I like your article because you described the classic problems and solutions well. But there are some minor issues with the code:

1) the userMap in the InMemoryUserDao is not published safely and therefor relies on an external happens before rule to prevent reordering and visibility problems. This could lead to a NullPointerException when accessing the users reference. In most cases with constructors this is not an issue, but imho still a bad practice. It can be fixed by making users final. For more information see http://pveentjer.wordpress.com/2008/04/02/jmm-constructors-dont-have-visiblity-problems/

2) I understand that you are working towards a solution with the InMemoryUserDao and step by step solve the problem. But I would add the advice to less experienced readers that they should look at really concurrent structures like the ConcurrentMap. It has atomic operations for the check/act problems (like putIfAbsent) but implementations can also perform better because they use lock striping for example instead of a big lock.

3) Instead of using AND the internal synchronization of the SynchronizedMap AND the synchronization in the InMemoryUserDao, I would drop the SynchronizedMap completely and replace it by a standard Hashmap (make sure that all methods are going through the lock) It makes reasoning about locking easier. So if you can't use the ConcurrentMap (e.g. a non standard datastructure) just have one location where the locking is done.
By Peter Veentjer on Oct 13, 2008 at 9:01 AM PDT
Well-written clear article handling threading and concurrency. Outstanding at the conceptual level.

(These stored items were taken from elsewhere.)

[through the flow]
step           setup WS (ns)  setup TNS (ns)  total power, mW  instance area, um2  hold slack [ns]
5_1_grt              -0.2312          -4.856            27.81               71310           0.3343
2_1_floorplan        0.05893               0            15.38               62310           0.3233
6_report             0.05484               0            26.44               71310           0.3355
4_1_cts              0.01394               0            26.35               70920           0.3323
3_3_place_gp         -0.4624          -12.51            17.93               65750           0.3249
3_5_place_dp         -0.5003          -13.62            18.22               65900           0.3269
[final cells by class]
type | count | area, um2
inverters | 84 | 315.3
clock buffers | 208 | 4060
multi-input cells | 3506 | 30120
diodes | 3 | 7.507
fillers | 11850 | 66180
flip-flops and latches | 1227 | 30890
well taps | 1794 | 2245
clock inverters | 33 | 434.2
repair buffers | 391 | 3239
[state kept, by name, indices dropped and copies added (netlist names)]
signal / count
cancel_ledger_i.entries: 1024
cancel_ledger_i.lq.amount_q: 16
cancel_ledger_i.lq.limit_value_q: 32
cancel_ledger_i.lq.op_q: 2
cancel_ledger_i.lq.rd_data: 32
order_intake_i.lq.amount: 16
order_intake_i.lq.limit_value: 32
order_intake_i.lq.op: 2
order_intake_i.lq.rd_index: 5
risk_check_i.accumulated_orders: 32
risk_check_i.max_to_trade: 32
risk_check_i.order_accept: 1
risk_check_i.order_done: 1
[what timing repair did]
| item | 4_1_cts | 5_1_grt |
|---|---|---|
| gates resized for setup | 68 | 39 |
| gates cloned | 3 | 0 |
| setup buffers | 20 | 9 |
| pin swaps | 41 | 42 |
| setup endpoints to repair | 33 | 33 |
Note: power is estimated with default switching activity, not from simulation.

The implementation details will of course be language specific and pattern specific, and there exists more than one way to accomplish it.

The value to me in the article is the clear handling of the concepts of threading, concurrency, related issues, and strategies to manage them.
By Dave Milner on Oct 13, 2008 at 10:44 AM PDT
Great article Willie. C# programmers that may be interested in how to accomplish synchronized methods should look into decorating the methods with the MethodImpl attribute

[MethodImpl(MethodImplOptions.Synchronized)]

or just wrap the entire content of your method in a lock statement.

e.g.

public class MyClass
{
public void MyMethod()
{
lock(typeof(MyClass))
{
// contents of method
}
}
}
By Collin Couch on Oct 13, 2008 at 11:01 AM PDT
@Peter: Ah, good catch re #1. Yes, declaring users final will prevent consumer threads from seeing the DAO instance half-published (object created but state not initialized) by the publisher thread. I agree with both of your other points as well. In particular, I like your #3. Concurrency semantics are communicated through documentation more than through language features and so stylistic issues become important. Thanks for the feedback.